Yes. Cooked carrion probably lasts longer.
“You could’ve gotten those things off him the instant you walked in the door,” Lerna adds.
You blink. Then it registers in your mind that this statement was an attack. It’s so mildly delivered, from such an unexpected quarter, that you’re too surprised to be angry. “I couldn’t,” you say. “At least, I didn’t know I could. Alabaster—”
“I don’t expect anything from him. He came to die here, not live here.” Lerna pivots to face you, and all of a sudden you realize that his placid manner has been concealing absolute rage. His gaze is cool, but it’s visible in everything else: his white lips, the flex of muscle in his jaw, his flaring nostrils. “Why are you here, Essun?”
You flinch. “You know why. I came to find Nassun.”
“Nassun’s out of your reach. Your goals have changed; now you’re here to survive, same as the rest of us. Now you’re one of us.” His lip curls in something that might be contempt. “I’m saying this because if I don’t make you understand, you might have a rusting fit and kill us all.”

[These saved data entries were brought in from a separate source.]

==> flow/design.v (excerpt) <==
module CPU(clk, rst, memoryData, memoryAddress, dataOut, readSignal, writeSignal, AC);
Settings: LEC_CHECK=0, CAP_MARGIN=20, CORE_ASPECT_RATIO=0.72, CORE_MARGIN=2, CORE_UTILIZATION=72, CTS_CLUSTER_DIAMETER=152, CTS_CLUSTER_SIZE=10, PLACE_DENSITY=0.6, SETUP_SLACK_MARGIN=2.54, SLEW_MARGIN=20; clock period 8.53 ns.
run.sh (not shown) runs the stock make flow with config.mk's settings and CLKGATE_MAP_FILE=.
The first run aborted during 4_1_cts with DPL-0038.
Next try:
- CORE_ASPECT_RATIO: 0.72 -> unset
- CORE_UTILIZATION: 72 -> 40
- CTS_CLUSTER_DIAMETER: 152 -> unset
- CTS_CLUSTER_SIZE: 10 -> unset
- SETUP_SLACK_MARGIN: 2.54 -> unset
- clock period: 8.53 -> 38.3 ns (I/O delays scaled with it)
Outcome: With this change the flow completed with no timing, DRC or antenna violations; synthesized cell count stays the same; area after synthesis stays the same; die area goes up by 78%.
Next try:
- CTS_CLUSTER_DIAMETER: unset -> 245
- CTS_CLUSTER_SIZE: unset -> 98
- TNS_END_PERCENT: unset -> 15
- clock period: 38.3 -> 42.0 ns (I/O delays scaled with it)
Result: Power falls by a little under a tenth; global-route usage fell by 0.54 points; first-iteration DRC count decreases by a few percent; setup slack gains 1.8 ns; via count barely changes.
Next try:
- CORE_UTILIZATION: 40 -> 68
- CTS_CLUSTER_DIAMETER: 245 -> 188
- CTS_CLUSTER_SIZE: 98 -> 94
- TNS_END_PERCENT: 15 -> unset
The changed run produced a clean layout.
Cell count falls by 8.1%.
Area after synthesis is unchanged.
Count of clock-buffer cells in the layout went up by 4.
Fmax rises by 2.4%.
Combinational power came out lower by about 2%.
Next try:
- CORE_ASPECT_RATIO: unset -> 0.74
- CORE_UTILIZATION: 68 -> 44
- CTS_CLUSTER_DIAMETER: 188 -> unset
- CTS_CLUSTER_SIZE: 94 -> 73
- GPL_TIMING_DRIVEN: unset -> 1
- MAX_ROUTING_LAYER: unset -> met4
- SLEW_MARGIN: 20 -> 15
Setup slack got worse by 1.0 ns; sequential share of layout area fell by 0.18 points; count of clock-buffer cells in the layout decreases by 2; hold slack barely changes.
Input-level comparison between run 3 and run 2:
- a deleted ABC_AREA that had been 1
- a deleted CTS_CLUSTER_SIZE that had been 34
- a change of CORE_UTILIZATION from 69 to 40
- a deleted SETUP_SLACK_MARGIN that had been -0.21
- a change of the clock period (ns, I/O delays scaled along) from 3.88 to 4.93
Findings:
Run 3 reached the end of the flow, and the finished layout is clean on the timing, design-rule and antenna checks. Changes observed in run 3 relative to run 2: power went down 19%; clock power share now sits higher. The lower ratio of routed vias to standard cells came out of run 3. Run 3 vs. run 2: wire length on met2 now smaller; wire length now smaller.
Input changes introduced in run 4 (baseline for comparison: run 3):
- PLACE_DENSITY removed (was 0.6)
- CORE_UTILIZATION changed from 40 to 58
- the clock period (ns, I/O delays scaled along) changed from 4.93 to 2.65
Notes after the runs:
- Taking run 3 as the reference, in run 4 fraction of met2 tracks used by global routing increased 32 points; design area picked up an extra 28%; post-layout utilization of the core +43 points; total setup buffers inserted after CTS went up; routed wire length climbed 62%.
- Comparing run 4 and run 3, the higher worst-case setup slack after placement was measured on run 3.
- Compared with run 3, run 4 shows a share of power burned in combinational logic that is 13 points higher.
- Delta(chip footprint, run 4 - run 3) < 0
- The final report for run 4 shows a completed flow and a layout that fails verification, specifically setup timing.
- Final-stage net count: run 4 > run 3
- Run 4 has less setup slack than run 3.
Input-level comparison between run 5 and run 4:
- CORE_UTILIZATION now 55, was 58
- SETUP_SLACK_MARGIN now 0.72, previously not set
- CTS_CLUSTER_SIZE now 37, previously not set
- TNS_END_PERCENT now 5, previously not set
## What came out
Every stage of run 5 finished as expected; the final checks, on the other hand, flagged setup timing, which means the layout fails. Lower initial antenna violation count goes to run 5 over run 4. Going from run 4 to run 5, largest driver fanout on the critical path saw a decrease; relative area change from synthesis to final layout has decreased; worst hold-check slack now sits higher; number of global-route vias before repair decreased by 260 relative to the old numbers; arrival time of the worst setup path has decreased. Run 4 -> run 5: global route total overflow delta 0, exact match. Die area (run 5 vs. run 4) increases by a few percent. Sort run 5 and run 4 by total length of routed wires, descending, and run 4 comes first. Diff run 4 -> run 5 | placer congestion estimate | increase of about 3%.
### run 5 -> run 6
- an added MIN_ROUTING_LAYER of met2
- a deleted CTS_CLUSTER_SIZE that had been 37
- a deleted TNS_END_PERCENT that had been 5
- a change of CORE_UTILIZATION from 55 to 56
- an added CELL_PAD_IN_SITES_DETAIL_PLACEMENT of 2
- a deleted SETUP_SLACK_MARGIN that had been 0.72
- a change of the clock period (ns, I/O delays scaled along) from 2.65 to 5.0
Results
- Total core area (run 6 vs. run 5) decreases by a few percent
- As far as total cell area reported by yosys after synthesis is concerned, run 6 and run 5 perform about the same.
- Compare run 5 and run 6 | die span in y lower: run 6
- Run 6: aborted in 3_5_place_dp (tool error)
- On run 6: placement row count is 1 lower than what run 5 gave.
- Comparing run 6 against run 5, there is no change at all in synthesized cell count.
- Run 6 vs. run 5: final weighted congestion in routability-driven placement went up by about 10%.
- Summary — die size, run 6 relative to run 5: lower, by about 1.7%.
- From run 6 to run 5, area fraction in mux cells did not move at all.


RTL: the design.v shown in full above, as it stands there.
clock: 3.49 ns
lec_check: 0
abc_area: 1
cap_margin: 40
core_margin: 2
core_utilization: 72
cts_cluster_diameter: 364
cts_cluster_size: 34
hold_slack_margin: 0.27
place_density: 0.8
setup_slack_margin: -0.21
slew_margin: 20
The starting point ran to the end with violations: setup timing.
==> flow/design.v <==
`timescale 1ns / 1ps
module pipelined(
    input  wire              clk,
    input  wire              rst,
    input  wire              in_valid,
    output wire              in_ready,
    input  wire signed [15:0] a,
    input  wire signed [15:0] b,
    input  wire signed [15:0] c,
    input  wire signed [15:0] d,
    input  wire signed [15:0] e,
    output reg               out_valid,
    input  wire              out_ready,
    output reg signed [31:0]  y
);
    wire s3_ready_in;
    wire s2_ready_in;
    wire s1_ready_in;
    assign s3_ready_in = (~out_valid) || (out_valid && out_ready);
    assign s2_ready_in = (~s2_valid)  || (s2_valid  && s3_ready_in);
    assign s1_ready_in = (~s1_valid)  || (s1_valid  && s2_ready_in);
    assign in_ready = s1_ready_in;
    wire in_send = in_valid && in_ready;
    reg signed [31:0] s1_p1;
    reg signed [31:0] s1_p2;
    reg signed [15:0] s1_e;
    reg               s1_valid;
    always @(posedge clk) begin
        if (rst) begin
            s1_valid <= 1'b0;
            s1_p1    <= 32'sd0;
            s1_p2    <= 32'sd0;
            s1_e     <= 16'sd0;
        end else if (s1_ready_in) begin
            s1_valid <= in_send;
            if (in_send) begin
                s1_p1 <= $signed(a) * $signed(b);
                s1_p2 <= $signed(c) * $signed(d);
                s1_e  <= e;
            end
        end
    end
    reg signed [31:0] s2_s;
    reg signed [15:0] s2_e;
    reg               s2_valid;
    always @(posedge clk) begin
        if (rst) begin
            s2_valid <= 1'b0;
            s2_s     <= 32'sd0;
            s2_e     <= 16'sd0;
        end else if (s2_ready_in) begin
            s2_valid <= s1_valid;
            if (s1_valid) begin
                s2_s <= s1_p1 + s1_p2;
                s2_e <= s1_e;
            end
        end
    end
    always @(posedge clk) begin
        if (rst) begin
            out_valid <= 1'b0;
            y         <= 32'sd0;
        end else if (s3_ready_in) begin
            out_valid <= s2_valid;
            if (s2_valid) begin
                y <= s2_s + $signed(s2_e);
            end
        end
    end
endmodule
clock: 4.64 ns
lec_check: 0
cap_margin: 20
core_margin: 2
core_utilization: 69
cts_cluster_diameter: 372
cts_cluster_size: 96
place_density: 0.38
slew_margin: 20
tns_end_percent: 10
run.sh (not shown) runs the stock make flow with config.mk's settings and CLKGATE_MAP_FILE=.
The first run completed and failed the layout checks on setup timing.
Edit:
- ABC_AREA: default -> 1
- CORE_ASPECT_RATIO: default -> 0.5
- SETUP_SLACK_MARGIN: default -> 1.39
Effect: The new run aborted during global routing (5_1_grt), error GRT-0232. Die area rises by roughly a tenth. Synthesized cell count rises by well over a third. Synthesized area rises by roughly a tenth.

========
## juniper
// pipelined: RTL as listed in full above, without the edits since
==> flow/config.mk <==
export PLATFORM = sky130hd
export DESIGN_NAME = pipelined
export DESIGN_NICKNAME = pipelined
export VERILOG_FILES = /design/flow/design.v
export SDC_FILE = /design/flow/constraint.sdc
export NUM_CORES = 4
export LEC_CHECK = 0
export CAP_MARGIN = 5
export CORE_MARGIN = 2
export CORE_UTILIZATION = 72
export CTS_CLUSTER_DIAMETER = 339
export CTS_CLUSTER_SIZE = 32
export MAX_ROUTING_LAYER = met4
export PLACE_DENSITY = 0.67
export SETUP_SLACK_MARGIN = 0.98
export SLEW_MARGIN = 20
==> flow/constraint.sdc <==
create_clock -name core_clock -period 6.35 [get_ports {clk}]
set_input_delay 1.2700 -clock core_clock [delete_from_list [all_inputs] [get_ports {clk}]]
set_output_delay 1.2700 -clock core_clock [all_outputs]
set_load 0.01 [all_outputs]
What ended juniper was a tool error in global routing; the run never finished.
The inputs of yarrow differ from those of juniper as listed below.
# juniper
export LEC_CHECK = 0
export CAP_MARGIN = 5
export CORE_MARGIN = 2
export CORE_UTILIZATION = 72
export CTS_CLUSTER_DIAMETER = 339
export CTS_CLUSTER_SIZE = 32
export MAX_ROUTING_LAYER = met4
export PLACE_DENSITY = 0.67
export SETUP_SLACK_MARGIN = 0.98
export SLEW_MARGIN = 20
create_clock -name core_clock -period 6.35 [get_ports {clk}]
# yarrow
export LEC_CHECK = 0
export CAP_MARGIN = 20
export CORE_MARGIN = 2
export CORE_UTILIZATION = 40
export SLEW_MARGIN = 20
create_clock -name core_clock -period 7.79 [get_ports {clk}]
--- outcome ---
- yarrow: all stages complete, timing, DRC and antenna checks passed
- Floorplan core density came out lower on yarrow than on juniper.
- Count of standard-cell rows of yarrow exceeds that of juniper by more than a quarter.
- Summary: with juniper as the reference, placer's final routability congestion estimate in yarrow moved down by more than 10%.
- Instance area after placement: yarrow < juniper
Input changes introduced in quartz (baseline for comparison: yarrow):
# yarrow
export LEC_CHECK = 0
export CAP_MARGIN = 20
export CORE_MARGIN = 2
export CORE_UTILIZATION = 40
export SLEW_MARGIN = 20
create_clock -name core_clock -period 7.79 [get_ports {clk}]
# quartz
export LEC_CHECK = 0
export CAP_MARGIN = 20
export CORE_MARGIN = 2
export CORE_UTILIZATION = 65
export CTS_CLUSTER_DIAMETER = 246
export CTS_CLUSTER_SIZE = 100
export SLEW_MARGIN = 20
create_clock -name core_clock -period 8.0 [get_ports {clk}]
==> comparison <==
On detailed-route vias per instance: quartz sits above yarrow.
Endpoint required time on the critical path (higher): quartz
Half-perimeter wire length after placement: quartz vs yarrow down about 1.2%
quartz ends up with a wire length that is 0.37% lower than in yarrow.
When the final numbers for yarrow and quartz were put side by side, the transition at the pin with the smallest max-transition slack turned out to be greater in yarrow.
quartz against yarrow: count of standard-cell rows decreased by 21 relative to the old numbers, count of clock-buffer cells in the layout moved down, setup slack down 0.0036 ns, final cell count without fillers shows a reduction of 9.7%.
As far as number of clock sinks goes, quartz and yarrow are indistinguishable; the numbers are identical.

You open your mouth to reply. He takes a step toward you, though, and it’s so aggressive that you actually sit up. “Tell me you won’t, Essun. Tell me I won’t have to leave this comm in the dead of the night, hoping nobody you’ve pissed off catches me and slits my throat. Tell me I’m not going to have to go back out there, to fight for my life and watch people I try to help die again and again and again, until I get eaten by rusting bugs—”
He cuts himself off with a choked sound, turning away sharply. You stare at his tense back and say nothing, because there’s nothing you can say. This is the second time he’s mentioned your murder of Tirimo. And is that surprising? He was born there, grew up there; Lerna’s mother was still living there when you left. You think. Maybe you killed her, too, that last day.